Controllable Nanostructure of Block-Copolymer for Proton Exchange Membranes

Abstract

Novel sulfonated diblock copolymers containing cross-linkable moieties were prepared by reversible addition-fragmentation chain transfer (RAFT) polymerization for proton exchange membranes (PEMs) in proton exchange membrane fuel cells (PEMFCs). The copolymers were synthesized using allyl acrylate (AA), and sulfonated styrene ethyl ester (ESS) as monomers and pentaerythritol 3-mercapto propionic ester (PMPE) as the cross-linker. The chemical structures of the diblock copolymers were analyzed by using ¹H NMR spectroscopy. Membranes were obtained through cross-linking with a thiol–ene reaction via via copolymer heat curing.
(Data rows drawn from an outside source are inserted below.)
==> src/rtl/axi_sram_slave.sv <==
// AXI4 slave that serves one INCR burst at a time from a single-port word SRAM.
// Reads take one SRAM request cycle plus one data cycle per beat; writes hit the SRAM in the W handshake cycle.
module axi_sram_slave #(
    parameter int ID_BITS   = 8,
    parameter int ADDR_BITS = 32,
    parameter int DATA_BITS = 32,
    parameter int LEN_BITS  = 4,
    parameter int MEM_AW    = 14
) (
    input  logic                   SRAM_CLK_i,
    input  logic                   SRAM_RST_i,
    input  logic [ID_BITS-1:0]     ARID_i,
    input  logic [ADDR_BITS-1:0]   ARADDR_i,
    input  logic [LEN_BITS-1:0]    ARLEN_i,
    input  logic [2:0]             ARSIZE_i,
    input  logic [1:0]             ARBURST_i,
    input  logic                   ARVALID_i,
    output logic                   ARREADY_o,
    output logic [ID_BITS-1:0]     RID_o,
    output logic [DATA_BITS-1:0]   RDATA_o,
    output logic [1:0]             RRESP_o,
    output logic                   RLAST_o,
    output logic                   RVALID_o,
    input  logic                   RREADY_i,
    input  logic [ID_BITS-1:0]     AWID_i,
    input  logic [ADDR_BITS-1:0]   AWADDR_i,
    input  logic [LEN_BITS-1:0]    AWLEN_i,
    input  logic [2:0]             AWSIZE_i,
    input  logic [1:0]             AWBURST_i,
    input  logic                   AWVALID_i,
    output logic                   AWREADY_o,
    input  logic [DATA_BITS-1:0]   WDATA_i,
    input  logic [DATA_BITS/8-1:0] WSTRB_i,
    input  logic                   WLAST_i,
    input  logic                   WVALID_i,
    output logic                   WREADY_o,
    output logic [ID_BITS-1:0]     BID_o,
    output logic [1:0]             BRESP_o,
    output logic                   BVALID_o,
    input  logic                   BREADY_i,
    output logic                   MEM_CS_o,
    output logic [DATA_BITS/8-1:0] MEM_WEB_o,
    output logic [MEM_AW-1:0]      MEM_A_o,
    output logic [DATA_BITS-1:0]   MEM_DI_o,
    input  logic [DATA_BITS-1:0]   MEM_DO_i
);

    localparam int STRB_BITS = DATA_BITS / 8;

    typedef enum logic [2:0] {
        IDLE    = 3'd0,
        RD_REQ  = 3'd1,
        RD_DATA = 3'd2,
        WR_DATA = 3'd3,
        WR_RESP = 3'd4
    } state_t;

    state_t              state_r;
    logic [ID_BITS-1:0]  id_r;
    logic [MEM_AW-1:0]   addr_r;
    logic [LEN_BITS-1:0] len_r;
    logic [LEN_BITS-1:0] cnt_r;
    logic                rd_prio_r;
    logic                err_r;
    logic                rvalid_r;
    logic                rlast_r;
    logic                rd_cs_r;
    logic                wready_r;
    logic                bvalid_r;
    logic [1:0]          bresp_r;

    logic                arready_s;
    logic                awready_s;
    logic                ar_hs_s;
    logic                aw_hs_s;
    logic                w_hs_s;
    logic                last_beat_s;
    logic                err_next_s;

    // Size, burst type, byte offset and upper address bits carry no meaning for a word-INCR SRAM.
    logic unused_inputs_s;
    assign unused_inputs_s = ^{ARSIZE_i, ARBURST_i, AWSIZE_i, AWBURST_i,
                               ARADDR_i[ADDR_BITS-1:MEM_AW+2], ARADDR_i[1:0],
                               AWADDR_i[ADDR_BITS-1:MEM_AW+2], AWADDR_i[1:0]};

    function automatic logic [MEM_AW-1:0] next_addr(input logic [MEM_AW-1:0] a);
        return a + {{(MEM_AW-1){1'b0}}, 1'b1};
    endfunction

    function automatic logic [LEN_BITS-1:0] next_cnt(input logic [LEN_BITS-1:0] c);
        return c + {{(LEN_BITS-1){1'b0}}, 1'b1};
    endfunction

    // A write beat is malformed when its WLAST disagrees with the beat position.
    function automatic logic wlast_mismatch(input logic last_beat, input logic wlast);
        return last_beat ^ wlast;
    endfunction

    // Address-channel arbitration and write-beat handshake decode.
    always_comb begin
        arready_s = 1'b0;
        awready_s = 1'b0;
        if (SRAM_RST_i && (state_r == IDLE)) begin
            arready_s = ARVALID_i & (~AWVALID_i | rd_prio_r);
            awready_s = AWVALID_i & (~ARVALID_i | ~rd_prio_r);
        end else begin
            arready_s = 1'b0;
            awready_s = 1'b0;
        end
        ar_hs_s     = ARVALID_i & arready_s;
        aw_hs_s     = AWVALID_i & awready_s;
        w_hs_s      = wready_r & WVALID_i;
        last_beat_s = (cnt_r == len_r);
        err_next_s  = err_r | wlast_mismatch(last_beat_s, WLAST_i);
    end

    // Burst sequencer: one read or write burst in flight at a time.
    always_ff @(posedge SRAM_CLK_i) begin
        if (!SRAM_RST_i) begin
            state_r   <= IDLE;
            id_r      <= {ID_BITS{1'b0}};
            addr_r    <= {MEM_AW{1'b0}};
            len_r     <= {LEN_BITS{1'b0}};
            cnt_r     <= {LEN_BITS{1'b0}};
            rd_prio_r <= 1'b1;
            err_r     <= 1'b0;
            rvalid_r  <= 1'b0;
            rlast_r   <= 1'b0;
            rd_cs_r   <= 1'b0;
            wready_r  <= 1'b0;
            bvalid_r  <= 1'b0;
            bresp_r   <= 2'b00;
        end else begin
            case (state_r)
                IDLE: begin
                    if (ARVALID_i && AWVALID_i) begin
                        rd_prio_r <= ~rd_prio_r;
                    end else begin
                        rd_prio_r <= rd_prio_r;
                    end
                    if (ar_hs_s) begin
                        id_r    <= ARID_i;
                        addr_r  <= ARADDR_i[MEM_AW+1:2];
                        len_r   <= ARLEN_i;
                        cnt_r   <= {LEN_BITS{1'b0}};
                        rd_cs_r <= 1'b1;
                        state_r <= RD_REQ;
                    end else if (aw_hs_s) begin
                        id_r     <= AWID_i;
                        addr_r   <= AWADDR_i[MEM_AW+1:2];
                        len_r    <= AWLEN_i;
                        cnt_r    <= {LEN_BITS{1'b0}};
                        err_r    <= 1'b0;
                        wready_r <= 1'b1;
                        state_r  <= WR_DATA;
                    end else begin
                        state_r <= IDLE;
                    end
                end
                RD_REQ: begin
                    rd_cs_r  <= 1'b0;
                    rvalid_r <= 1'b1;
                    rlast_r  <= last_beat_s;
                    state_r  <= RD_DATA;
                end
                RD_DATA: begin
                    if (RREADY_i) begin
                        rvalid_r <= 1'b0;
                        rlast_r  <= 1'b0;
                        if (rlast_r) begin
                            state_r <= IDLE;
                        end else begin
                            addr_r  <= next_addr(addr_r);
                            cnt_r   <= next_cnt(cnt_r);
                            rd_cs_r <= 1'b1;
                            state_r <= RD_REQ;
                        end
                    end else begin
                        state_r <= RD_DATA;
                    end
                end
                WR_DATA: begin
                    if (w_hs_s) begin
                        addr_r <= next_addr(addr_r);
                        cnt_r  <= next_cnt(cnt_r);
                        err_r  <= err_next_s;
                        if (last_beat_s) begin
                            wready_r <= 1'b0;
                            bvalid_r <= 1'b1;
                            bresp_r  <= err_next_s ? 2'b10 : 2'b00;
                            state_r  <= WR_RESP;
                        end else begin
                            state_r <= WR_DATA;
                        end
                    end else begin
                        state_r <= WR_DATA;
                    end
                end
                WR_RESP: begin
                    if (BREADY_i) begin
                        bvalid_r <= 1'b0;
                        bresp_r  <= 2'b00;
                        state_r  <= IDLE;
                    end else begin
                        state_r <= WR_RESP;
                    end
                end
                default: begin
                    rvalid_r <= 1'b0;
                    rlast_r  <= 1'b0;
                    rd_cs_r  <= 1'b0;
                    wready_r <= 1'b0;
                    bvalid_r <= 1'b0;
                    state_r  <= IDLE;
                end
            endcase
        end
    end

    // Channel outputs; RDATA is a pass-through because the macro holds DO until its next access.
    always_comb begin
        ARREADY_o = arready_s;
        AWREADY_o = awready_s;
        WREADY_o  = wready_r;
        RVALID_o  = rvalid_r;
        RLAST_o   = rlast_r;
        RRESP_o   = 2'b00;
        BVALID_o  = bvalid_r;
        BRESP_o   = bresp_r;
        if (rvalid_r) begin
            RID_o   = id_r;
            RDATA_o = MEM_DO_i;
        end else begin
            RID_o   = {ID_BITS{1'b0}};
            RDATA_o = {DATA_BITS{1'b0}};
        end
        if (bvalid_r) begin
            BID_o = id_r;
        end else begin
            BID_o = {ID_BITS{1'b0}};
        end
    end

    // SRAM port: read request cycle or same-cycle write of an accepted W beat.
    always_comb begin
        MEM_CS_o  = 1'b0;
        MEM_WEB_o = {STRB_BITS{1'b0}};
        MEM_A_o   = {MEM_AW{1'b0}};
        MEM_DI_o  = {DATA_BITS{1'b0}};
        if (rd_cs_r) begin
            MEM_CS_o = 1'b1;
            MEM_A_o  = addr_r;
        end else if (w_hs_s) begin
            MEM_CS_o  = 1'b1;
            MEM_WEB_o = WSTRB_i;
            MEM_A_o   = addr_r;
            MEM_DI_o  = WDATA_i;
        end else begin
            MEM_CS_o = 1'b0;
        end
    end

endmodule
TGA was employed to characterize the thermal properties of the cross-linked membranes. Gel permeation chromatography (GPC) was employed to measure the molecular weight, and scanning electron microscopy (SEM) was employed to elucidate the morphological changes in the membranes with an increase in the of cross-linking degree. The liquid uptake was significantly suppressed by the cross-linked network. The decrease in the proton conductivity may have been caused by the enhanced barrier properties of the membranes due to the introduction of more cross-linkers duing the membrane formation. These decreases in the liquid uptake and proton conductivity were probably due to the increased cross-linking degree, leading to a relatively tortuous pathway for water and methanol transport. The water uptakes were higher than the methanol uptakes for all the studied membranes, which lead to increased water selectivities. The proposed B2 membrane showed advantageous mechanical properties, better proton conductivityin water or methanol, and significantly higher liquid uptake compared to those of recast Nafion^®.